■ Work order:
Give back exactly the stretch of data below from the line holding "Sink at 430 ps" through the line holding "RR Startpoint: cnt_q[0]", both ends included, and leave the remaining lines out.

Collected data entries:
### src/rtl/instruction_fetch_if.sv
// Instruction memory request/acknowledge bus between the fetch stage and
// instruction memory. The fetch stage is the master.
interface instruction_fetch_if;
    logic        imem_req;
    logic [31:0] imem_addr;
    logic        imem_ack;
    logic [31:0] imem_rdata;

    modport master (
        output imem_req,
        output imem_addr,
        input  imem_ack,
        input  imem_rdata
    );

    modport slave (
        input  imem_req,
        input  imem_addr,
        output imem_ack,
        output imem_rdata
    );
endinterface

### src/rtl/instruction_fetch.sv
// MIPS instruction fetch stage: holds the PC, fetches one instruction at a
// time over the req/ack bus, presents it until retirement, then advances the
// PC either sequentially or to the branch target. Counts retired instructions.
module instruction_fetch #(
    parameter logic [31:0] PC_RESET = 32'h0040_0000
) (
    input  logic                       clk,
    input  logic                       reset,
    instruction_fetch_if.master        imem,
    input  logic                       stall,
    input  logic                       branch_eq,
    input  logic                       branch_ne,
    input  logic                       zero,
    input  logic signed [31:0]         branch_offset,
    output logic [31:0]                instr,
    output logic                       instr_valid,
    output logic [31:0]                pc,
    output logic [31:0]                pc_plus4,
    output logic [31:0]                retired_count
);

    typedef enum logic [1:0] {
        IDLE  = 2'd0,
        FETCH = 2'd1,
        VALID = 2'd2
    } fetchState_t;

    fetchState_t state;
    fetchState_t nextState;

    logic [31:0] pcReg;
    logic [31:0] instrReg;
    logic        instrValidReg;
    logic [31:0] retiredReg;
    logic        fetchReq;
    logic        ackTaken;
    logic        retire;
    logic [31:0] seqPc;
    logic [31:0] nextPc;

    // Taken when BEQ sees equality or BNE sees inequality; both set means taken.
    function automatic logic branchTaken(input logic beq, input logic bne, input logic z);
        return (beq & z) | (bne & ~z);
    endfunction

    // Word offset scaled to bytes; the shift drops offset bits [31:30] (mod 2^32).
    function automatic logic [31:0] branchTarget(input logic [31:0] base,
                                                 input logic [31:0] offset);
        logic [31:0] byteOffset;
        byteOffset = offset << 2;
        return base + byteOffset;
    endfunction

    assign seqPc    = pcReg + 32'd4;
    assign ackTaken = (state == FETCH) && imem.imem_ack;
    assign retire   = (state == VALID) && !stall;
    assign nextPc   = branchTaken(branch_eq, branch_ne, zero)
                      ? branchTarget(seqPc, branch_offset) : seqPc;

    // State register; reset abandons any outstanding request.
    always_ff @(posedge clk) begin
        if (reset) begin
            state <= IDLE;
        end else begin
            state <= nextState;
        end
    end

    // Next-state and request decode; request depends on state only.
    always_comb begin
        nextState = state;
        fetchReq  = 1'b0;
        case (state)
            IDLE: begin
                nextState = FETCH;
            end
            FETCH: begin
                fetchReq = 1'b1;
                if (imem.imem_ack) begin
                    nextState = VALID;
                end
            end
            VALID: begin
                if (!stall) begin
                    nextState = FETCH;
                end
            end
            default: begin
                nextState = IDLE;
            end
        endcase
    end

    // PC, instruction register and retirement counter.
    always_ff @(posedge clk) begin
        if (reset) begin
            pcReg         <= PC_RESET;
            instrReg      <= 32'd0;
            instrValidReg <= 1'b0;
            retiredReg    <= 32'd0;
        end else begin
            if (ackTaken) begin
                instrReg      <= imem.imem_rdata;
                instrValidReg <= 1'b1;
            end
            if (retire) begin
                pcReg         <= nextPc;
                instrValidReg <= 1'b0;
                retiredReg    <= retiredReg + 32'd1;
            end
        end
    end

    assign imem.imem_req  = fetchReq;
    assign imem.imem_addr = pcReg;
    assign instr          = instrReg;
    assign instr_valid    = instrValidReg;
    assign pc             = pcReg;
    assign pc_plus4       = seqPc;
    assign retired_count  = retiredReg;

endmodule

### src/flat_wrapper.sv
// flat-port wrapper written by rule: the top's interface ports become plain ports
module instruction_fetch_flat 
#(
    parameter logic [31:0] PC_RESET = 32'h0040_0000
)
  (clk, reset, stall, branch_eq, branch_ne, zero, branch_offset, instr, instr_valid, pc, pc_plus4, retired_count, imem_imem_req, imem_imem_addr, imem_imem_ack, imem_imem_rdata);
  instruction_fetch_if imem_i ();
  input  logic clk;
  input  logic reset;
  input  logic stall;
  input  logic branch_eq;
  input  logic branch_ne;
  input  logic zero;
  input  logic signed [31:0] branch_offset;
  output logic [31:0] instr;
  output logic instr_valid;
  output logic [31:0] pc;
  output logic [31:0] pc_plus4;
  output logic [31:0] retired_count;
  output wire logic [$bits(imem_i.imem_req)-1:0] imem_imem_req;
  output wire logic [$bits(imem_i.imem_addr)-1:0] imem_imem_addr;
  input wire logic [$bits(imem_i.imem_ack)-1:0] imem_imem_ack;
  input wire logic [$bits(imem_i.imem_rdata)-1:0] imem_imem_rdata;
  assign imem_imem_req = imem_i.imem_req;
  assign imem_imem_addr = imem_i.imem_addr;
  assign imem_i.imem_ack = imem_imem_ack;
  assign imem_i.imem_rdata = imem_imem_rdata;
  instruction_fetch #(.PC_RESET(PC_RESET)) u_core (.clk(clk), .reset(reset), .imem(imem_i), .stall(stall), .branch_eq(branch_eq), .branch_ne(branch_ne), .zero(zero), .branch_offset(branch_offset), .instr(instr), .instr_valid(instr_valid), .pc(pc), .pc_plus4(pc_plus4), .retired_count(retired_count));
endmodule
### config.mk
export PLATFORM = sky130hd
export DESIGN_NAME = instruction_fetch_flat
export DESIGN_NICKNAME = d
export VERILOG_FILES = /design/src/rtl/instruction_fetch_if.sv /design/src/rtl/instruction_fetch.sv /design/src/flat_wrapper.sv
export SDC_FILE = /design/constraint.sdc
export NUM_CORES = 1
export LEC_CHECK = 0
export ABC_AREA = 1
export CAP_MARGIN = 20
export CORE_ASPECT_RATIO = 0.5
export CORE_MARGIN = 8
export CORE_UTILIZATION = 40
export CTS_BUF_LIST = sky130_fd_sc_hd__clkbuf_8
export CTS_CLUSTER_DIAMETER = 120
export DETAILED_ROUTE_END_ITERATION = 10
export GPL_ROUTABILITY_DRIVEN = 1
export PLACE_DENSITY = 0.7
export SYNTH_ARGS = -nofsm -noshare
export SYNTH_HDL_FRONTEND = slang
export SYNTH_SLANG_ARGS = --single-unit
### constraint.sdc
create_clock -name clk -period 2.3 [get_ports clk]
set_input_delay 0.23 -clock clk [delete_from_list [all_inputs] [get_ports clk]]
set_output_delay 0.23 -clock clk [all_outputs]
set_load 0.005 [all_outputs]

--

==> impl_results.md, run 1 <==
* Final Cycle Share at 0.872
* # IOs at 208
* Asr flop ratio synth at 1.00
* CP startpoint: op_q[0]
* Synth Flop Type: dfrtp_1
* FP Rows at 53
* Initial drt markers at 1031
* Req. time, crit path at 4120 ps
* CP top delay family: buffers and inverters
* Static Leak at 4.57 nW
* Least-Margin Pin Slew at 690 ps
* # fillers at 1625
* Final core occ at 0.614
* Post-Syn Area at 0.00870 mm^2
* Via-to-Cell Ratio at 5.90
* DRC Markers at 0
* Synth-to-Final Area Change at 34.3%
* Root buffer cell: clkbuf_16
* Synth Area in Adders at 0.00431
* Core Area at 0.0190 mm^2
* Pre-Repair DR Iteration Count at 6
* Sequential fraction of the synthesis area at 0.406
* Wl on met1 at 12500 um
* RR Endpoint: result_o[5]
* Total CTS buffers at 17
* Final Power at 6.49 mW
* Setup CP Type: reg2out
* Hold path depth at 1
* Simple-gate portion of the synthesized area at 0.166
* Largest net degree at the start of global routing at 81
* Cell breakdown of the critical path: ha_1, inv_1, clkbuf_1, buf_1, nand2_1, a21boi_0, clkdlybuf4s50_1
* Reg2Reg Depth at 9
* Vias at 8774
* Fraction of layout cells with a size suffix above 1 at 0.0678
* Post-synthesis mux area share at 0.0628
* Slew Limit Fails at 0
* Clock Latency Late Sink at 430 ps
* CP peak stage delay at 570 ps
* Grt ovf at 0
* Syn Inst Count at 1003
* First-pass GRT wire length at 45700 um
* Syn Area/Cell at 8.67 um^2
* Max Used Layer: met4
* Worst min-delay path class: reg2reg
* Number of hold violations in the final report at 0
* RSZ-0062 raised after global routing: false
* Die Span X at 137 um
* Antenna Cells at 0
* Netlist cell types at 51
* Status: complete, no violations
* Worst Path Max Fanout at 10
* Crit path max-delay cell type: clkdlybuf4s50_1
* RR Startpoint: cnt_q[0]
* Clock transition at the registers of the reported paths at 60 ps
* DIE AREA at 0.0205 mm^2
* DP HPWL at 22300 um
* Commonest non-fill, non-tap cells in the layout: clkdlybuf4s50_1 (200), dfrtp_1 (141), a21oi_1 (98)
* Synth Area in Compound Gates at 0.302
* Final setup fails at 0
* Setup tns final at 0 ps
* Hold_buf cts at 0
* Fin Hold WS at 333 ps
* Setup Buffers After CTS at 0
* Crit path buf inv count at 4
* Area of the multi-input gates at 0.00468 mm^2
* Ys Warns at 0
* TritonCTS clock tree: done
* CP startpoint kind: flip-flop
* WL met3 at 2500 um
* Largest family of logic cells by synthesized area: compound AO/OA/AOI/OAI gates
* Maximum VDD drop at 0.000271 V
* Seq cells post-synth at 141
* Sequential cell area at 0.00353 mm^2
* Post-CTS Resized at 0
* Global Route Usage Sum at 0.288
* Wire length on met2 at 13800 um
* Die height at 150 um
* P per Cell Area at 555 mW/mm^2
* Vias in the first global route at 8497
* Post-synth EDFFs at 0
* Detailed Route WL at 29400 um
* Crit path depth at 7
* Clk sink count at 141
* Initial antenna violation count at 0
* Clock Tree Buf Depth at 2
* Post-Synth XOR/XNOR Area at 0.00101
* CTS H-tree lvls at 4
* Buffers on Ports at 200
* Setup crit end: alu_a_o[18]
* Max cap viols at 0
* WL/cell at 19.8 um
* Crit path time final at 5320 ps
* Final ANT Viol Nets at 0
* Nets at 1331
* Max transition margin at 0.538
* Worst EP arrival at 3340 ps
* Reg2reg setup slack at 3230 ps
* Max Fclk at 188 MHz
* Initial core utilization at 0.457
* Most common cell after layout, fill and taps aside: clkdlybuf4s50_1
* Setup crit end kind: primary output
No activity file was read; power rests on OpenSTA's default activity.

■ Response to this task:
* Clock Latency Late Sink at 430 ps
* CP peak stage delay at 570 ps
* Grt ovf at 0
* Syn Inst Count at 1003
* First-pass GRT wire length at 45700 um
* Syn Area/Cell at 8.67 um^2
* Max Used Layer: met4
* Worst min-delay path class: reg2reg
* Number of hold violations in the final report at 0
* RSZ-0062 raised after global routing: false
* Die Span X at 137 um
* Antenna Cells at 0
* Netlist cell types at 51
* Status: complete, no violations
* Worst Path Max Fanout at 10
* Crit path max-delay cell type: clkdlybuf4s50_1
* RR Startpoint: cnt_q[0]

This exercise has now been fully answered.